The National Institute for Health and Care Excellence (NICE) has published its first guidance on helping children and young people who display harmful sexual behaviour.
Harmful sexual behaviour occurs when children or young people engage in sexual discussions or acts that are inappropriate for their age or development.
NICE asks healthcare workers to look out for sexual themes in play in young children and “sexting” among young people, along with other behaviours.
Many will naturally grow out of these behaviours, so whilst it is important they are not unnecessarily stigmatised, their actions should also not be ignored.
In the cases of a small number of children and young people who commit sexual offences there is evidence that shows early opportunities to address their behaviours were missed.
The guideline calls for a joined-up approach by universal services, child health services, children’s social services and the voluntary sector when responding to concerns about a child or young person’s sexual behaviour.
Recommendations in the guidance include advising practitioners to use risk assessment tools that are suitable for the child’s developmental age and gender, and advising them to engage with families and carers before beginning an intervention.
The guidance also suggests appointing named safeguarding leads in universal services such as schools, who should use locally agreed resources to assess concerns about sexual behaviour in children.
NICE also identifies the need for further research into the impact electronic media has on sexual behaviour.
Professor Gillian Leng, deputy chief executive of NICE, said: “Inquisitive behaviour is a normal part of growing up and it is natural for children to ask about different body parts or be curious about the differences between girls and boys.
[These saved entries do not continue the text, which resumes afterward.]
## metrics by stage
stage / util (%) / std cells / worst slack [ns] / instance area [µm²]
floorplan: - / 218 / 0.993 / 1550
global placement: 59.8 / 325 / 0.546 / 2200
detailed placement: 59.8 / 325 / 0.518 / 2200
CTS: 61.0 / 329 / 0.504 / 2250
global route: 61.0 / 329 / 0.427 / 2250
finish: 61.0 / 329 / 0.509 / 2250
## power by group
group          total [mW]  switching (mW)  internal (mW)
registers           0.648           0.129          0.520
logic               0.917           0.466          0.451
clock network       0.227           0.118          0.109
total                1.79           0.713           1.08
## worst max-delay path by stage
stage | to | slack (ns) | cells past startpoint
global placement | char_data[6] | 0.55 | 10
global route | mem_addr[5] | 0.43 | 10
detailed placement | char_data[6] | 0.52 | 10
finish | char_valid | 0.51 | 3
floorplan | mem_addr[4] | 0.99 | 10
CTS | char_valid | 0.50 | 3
===== config.mk =====
export PLATFORM = sky130hd
export DESIGN_NAME = load_store_unit_flat
export DESIGN_NICKNAME = d
export VERILOG_FILES = /design/src/rtl/lsu_pkg.sv /design/src/rtl/lsu_if.sv /design/src/rtl/lsu_align.sv /design/src/rtl/load_store_unit.sv /design/src/flat_wrapper.sv
export SDC_FILE = /design/constraint.sdc
export NUM_CORES = 1
export LEC_CHECK = 0
export ABC_CLOCK_PERIOD_IN_PS = 3700
export CORE_ASPECT_RATIO = 0.8
export CORE_UTILIZATION = 23
export CTS_CLUSTER_SIZE = 10
export DETAILED_ROUTE_END_ITERATION = 8
export GPL_TIMING_DRIVEN = 0
export HOLD_SLACK_MARGIN = 0.06
export PLACE_DENSITY = 0.5
export SKIP_CTS_REPAIR_TIMING = 1
export SLEW_MARGIN = 5
export SYNTH_ARGS = -nofsm -noshare
export SYNTH_HDL_FRONTEND = slang
export SYNTH_SLANG_ARGS = --single-unit

===== constraint.sdc =====
create_clock -name clk -period 3.7 [get_ports clk]
set_input_delay 0.74 -clock clk [delete_from_list [all_inputs] [get_ports clk]]
set_output_delay 0.74 -clock clk [all_outputs]
set_load 0.1 [all_outputs]

===== src/rtl/lsu_pkg.sv =====
// lsu_pkg: shared definitions for the load/store unit.
//   - lsu_state_e : FSM state encoding (IDLE, BUSY, DONE)
//   - STORE_* / LOAD_* : StoreSrc / LoadSrc codes shared with the decoder
//   - SIZE_*      : internal access-size encoding
//   - store_size / load_size : map a decoder code onto an access size
`timescale 1ns/1ps
package lsu_pkg;

    typedef enum logic [1:0] {
        ST_IDLE = 2'd0,
        ST_BUSY = 2'd1,
        ST_DONE = 2'd2
    } lsu_state_e;

    localparam logic [1:0] STORE_SW = 2'b00;
    localparam logic [1:0] STORE_SH = 2'b01;
    localparam logic [1:0] STORE_SB = 2'b10;

    localparam logic [2:0] LOAD_LB  = 3'b000;
    localparam logic [2:0] LOAD_LH  = 3'b001;
    localparam logic [2:0] LOAD_LW  = 3'b010;
    localparam logic [2:0] LOAD_LBU = 3'b100;
    localparam logic [2:0] LOAD_LHU = 3'b101;

    localparam logic [1:0] SIZE_B   = 2'd0;
    localparam logic [1:0] SIZE_H   = 2'd1;
    localparam logic [1:0] SIZE_W   = 2'd2;
    localparam logic [1:0] SIZE_BAD = 2'd3;  // reserved code

    function automatic logic [1:0] store_size(input logic [1:0] src);
        case (src)
            STORE_SW: return SIZE_W;
            STORE_SH: return SIZE_H;
            STORE_SB: return SIZE_B;
            default:  return SIZE_BAD;
        endcase
    endfunction

    function automatic logic [1:0] load_size(input logic [2:0] src);
        case (src)
            LOAD_LB, LOAD_LBU: return SIZE_B;
            LOAD_LH, LOAD_LHU: return SIZE_H;
            LOAD_LW:           return SIZE_W;
            default:           return SIZE_BAD;
        endcase
    endfunction

endpackage


===== src/rtl/lsu_if.sv =====
// lsu_if: word-oriented memory bus between the load/store unit and memory.
//   MemReq/MemWe/MemAddr/MemWdata/MemBe : request side, driven by the LSU
//   MemAck/MemRdata                     : completion side, driven by memory
`timescale 1ns/1ps
interface lsu_if;
    logic        MemReq;
    logic        MemWe;
    logic [31:0] MemAddr;
    logic [31:0] MemWdata;
    logic [3:0]  MemBe;
    logic        MemAck;
    logic [31:0] MemRdata;

    modport master (
        output MemReq, MemWe, MemAddr, MemWdata, MemBe,
        input  MemAck, MemRdata
    );

    modport slave (
        input  MemReq, MemWe, MemAddr, MemWdata, MemBe,
        output MemAck, MemRdata
    );
endinterface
“However there is also a minority of children and young people who engage in sexual behaviour that is not appropriate for their age or development.
“This guidance is about preparing teachers, nurses, social workers and others to recognise harmful sexual behaviour when it occurs and ensure they can work across team boundaries so that problem behaviour is not ignored or missed and children and young people receive the help they need.”
The Brook Sexual Behaviours Traffic Light Tool is recommended to help gauge the severity of the behaviour.
The Brook tool identifies a range of sexual behaviours between infancy and adulthood and distinguishes between their seriousness using a traffic light system.
Jon Brown, head of development and impact at NSPCC and member of the guideline development group, said: “Harmful sexual behaviour has gone under the radar for too long.
“There are three key messages in this guidance: that children and young people should be treated as just that, not as mini sex offenders; that the approach should be shaped to the individual, it’s not a one size fits all process; and finally that steps to change behaviour will only be effective if the family and support network understand there is an issue and are supportive.”